“Hi Rebecca, how are you today? Doesn’t seem too good, because you have such unmatched clothes on you. Look at the terrible hat, this is just not what proper people wear.
Last day I was reading the test article that you had submitted for the school magazine. Well I felt it was just OK, the content had nothing exceptional to impart great knowledge to us. Just an ordinary article, I don’t think it will get selected for the publication”.
This is the general picture in our regular lives. We meet several people who very conveniently start their criticism on us, despite the fact that they are not invited. This is what we call unsolicited criticism. I do not know, if this kind of character assassination is prohibited by law, but if someone speaks harsh of you, without any validation, it generally angers you, upsets you, at times demotivates you, in other words, affect your fair mental health adversely.
‘Kuch to log kahenge, logon ka kaam hai kehna’, but you should not let yourself be pulled back by these severely attacking words from others.
- Do not let negative criticisms stop you- People will criticize, it is their job. Most of the times, the criticisms are not valid, they come as comments, without any suggestion for rectification. Even if they are true, realize that they are good. Such comments on your work can help you improve your quality of work. Do not get demotivated with negative comments, that is the first suggestion. The fact that people are not appreciating your hard efforts is disheartening, but don’t let this feeling of despair, overpower your free will of doing something better.
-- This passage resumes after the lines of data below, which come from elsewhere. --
==> src/fpui_params.svh <==
// constants for the front panel control block
`ifndef FPUI_PARAMS_SVH
`define FPUI_PARAMS_SVH
`define FPUI_CLK_HZ 250000000
`define FPUI_BLINK_MS 500
`define FPUI_CFG_PERIOD_MS 2000
`define FPUI_CFG_FLASH_MS 200
`define FPUI_LONG_MS 1000
`define FPUI_IDLE_MS 10000
`define FPUI_TEST_MS 2000
`define FPUI_DEB_US 10000
`define FPUI_MS_CYC(ms) ((ms) * (`FPUI_CLK_HZ / 1000))
`define FPUI_NUM_CH 32
`define FPUI_KEY_LEFT 0
`define FPUI_KEY_RIGHT 1
`define FPUI_KEY_UP 2
`define FPUI_KEY_DOWN 3
`define FPUI_KEY_CANCEL 4
`define FPUI_KEY_OK 5
`endif

==> src/fpui_pkg.sv <==
// types for the front panel control block
package fpui_pkg;
   typedef enum logic [4:0] {
      FPUI_TEST = 5'b00001,
      FPUI_WELCOME = 5'b00010,
      FPUI_MAIN = 5'b00100,
      FPUI_MENU = 5'b01000,
      FPUI_BUSY = 5'b10000
   } fpui_view_t;
   typedef enum logic [1:0] {
      FPUI_SRC_NONE = 2'h0,
      FPUI_SRC_DET = 2'h1,
      FPUI_SRC_DEV = 2'h2
   } fpui_menu_t;
endpackage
- Do not objectify your relatives and friends as the significant other- Mostly we receive criticism from those who are a part of our daily lives, with whom we meet often, may be they are our friends or our close acquaintances, that is the reason, they put out their so called ‘honest comments’ without hesitation, thinking they are doing so to benefit us. But when they speak negatively about our performance, we tend to avoid them, ‘why can’t you keep shut! Did I ask for your opinion!’, this is what goes on in our mind. We need to realize that they are not the ‘other’ or the opponent. Objectification of our critique as someone of the hostile group, can infuse further negativity within us. That can affect the interpersonal relations, which is not good. We should consider them as our fellow mates and try to rethink about the cause of their criticism.
- Accept that you can have fault- Negative uninvited criticisms are not always bad. They can make us aware of our mistakes. Rather than getting angry or upset on the person, it will be better, if you recheck your work. We all make mistakes, we all have follies, there is nothing wrong in that. But it is important to rectify them. So take the criticisms positively, and consider the comments to make your performance better.
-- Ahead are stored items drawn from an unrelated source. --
--- src/rtl/pte_regs.svh ---
// Register indexes, field positions and reset values of the trip and event trigger block
`ifndef PTE_REGS_SVH
`define PTE_REGS_SVH

// Register indexes; byte address is four times the index
`define PTE_IDX_TRIP_SRC 6'h12
`define PTE_IDX_TRIP_ACT 6'h14
`define PTE_IDX_TRIP_IEN 6'h15
`define PTE_IDX_TRIP_FLG 6'h16
`define PTE_IDX_TRIP_CLR 6'h17
`define PTE_IDX_TRIP_FRC 6'h18
`define PTE_IDX_EVT_SEL 6'h19
`define PTE_IDX_EVT_PS 6'h1A
`define PTE_IDX_EVT_FLG 6'h1B
`define PTE_IDX_EVT_CLR 6'h1C
`define PTE_IDX_EVT_FRC 6'h1D

// Trip source select fields
`define PTE_SRC_CBC_LSB 0
`define PTE_SRC_OST_LSB 8

// Trip action fields
`define PTE_ACT_A_LSB 0
`define PTE_ACT_B_LSB 2

// Trip flag, clear, force and enable bits
`define PTE_TRIP_INT_BIT 0
`define PTE_TRIP_CBC_BIT 1
`define PTE_TRIP_OST_BIT 2

// Event select fields
`define PTE_SEL_IRQ_LSB 0
`define PTE_SEL_IRQ_EN_BIT 3
`define PTE_SEL_CONV_START_A_LSB 8
`define PTE_SEL_CONV_START_A_EN_BIT 11
`define PTE_SEL_CONV_START_B_LSB 12
`define PTE_SEL_CONV_START_B_EN_BIT 15

// Event prescale fields
`define PTE_PS_IRQ_PRD_LSB 0
`define PTE_PS_IRQ_CNT_LSB 2
`define PTE_PS_CONV_START_A_PRD_LSB 8
`define PTE_PS_CONV_START_A_CNT_LSB 10
`define PTE_PS_CONV_START_B_PRD_LSB 12
`define PTE_PS_CONV_START_B_CNT_LSB 14

// Event flag, clear and force bits
`define PTE_EVT_IRQ_BIT 0
`define PTE_EVT_CONV_START_A_BIT 2
`define PTE_EVT_CONV_START_B_BIT 3

// Reset values
`define PTE_RST_WORD16 16'h0000
`define PTE_RST_ACT 4'hF
`define PTE_RST_CNT 2'h0

`endif

--- src/rtl/pte_pkg.sv ---
// Types shared by the trip and event trigger block
package pte_pkg;

  // Time-base and compare events, all one-cycle pulses except the direction level
  typedef struct packed {
    logic zero;
    logic period;
    logic compare_a_value;
    logic compare_b_value;
    logic count_up;
  } pte_tb_evt_type;

  // Action applied to an output while tripped
  typedef enum logic [1:0] {
    PTE_ACT_HIZ = 2'h0,
    PTE_ACT_HIGH = 2'h1,
    PTE_ACT_LOW = 2'h2,
    PTE_ACT_NONE = 2'h3
  } pte_act_type;

  // Event source codes for the interrupt and conversion-start paths
  typedef enum logic [2:0] {
    PTE_SRC_OFF = 3'h0,
    PTE_SRC_ZERO = 3'h1,
    PTE_SRC_PERIOD = 3'h2,
    PTE_SRC_RSVD = 3'h3,
    PTE_SRC_COMPARE_A_VALUE_UP = 3'h4,
    PTE_SRC_COMPARE_A_VALUE_DN = 3'h5,
    PTE_SRC_COMPARE_B_VALUE_UP = 3'h6,
    PTE_SRC_COMPARE_B_VALUE_DN = 3'h7
  } pte_src_type;

  // One driven output pin: level and enable
  typedef struct packed {
    logic level;
    logic oe;
  } pte_pin_type;

endpackage : pte_pkg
- Be compassionate towards others- Why are your friends criticizing you? Try to understand what’s in their mind. They may be critiquing you out of helplessness. May be they are suffering from some kind of insufficiency within themselves, for which they are depressed, so they are trying to find faults in you. Rather than being vexed, try to be more compassionate when you are speaking with someone.
- Do not avoid social interactions in fear of criticism- Sometimes, when we are not appreciated, we feel low, hurt at self-respect, and we avoid talking to people in fear of getting criticized. That is not correct. This signifies anxiety, it means you are purposely ignoring others because you do not want to face the truth. This can lead to obsessive compulsive disorder or narcissism. Face the criticism, you will keep making mistakes till you learn it properly, and that is the truth. Avoidance will only keep the ignorance alive.
- No one is perfect- You are not Mr. Perfect by birth. But we have to strive towards achieving the perfection. Open criticisms can hurt you, especially when you do not ask for the opinion, and it comes as a blow, but that’s the way life is. Learn from your follies. You do not have to consider each and every comment that others make about you, but do not suffer from the misconception that you cannot be wrong.
Once you learn to follow these significant rules of conduct, unsolicited criticisms will never impact you again in a negative way. You can consciously deal with them, while keeping yourself upright and happy.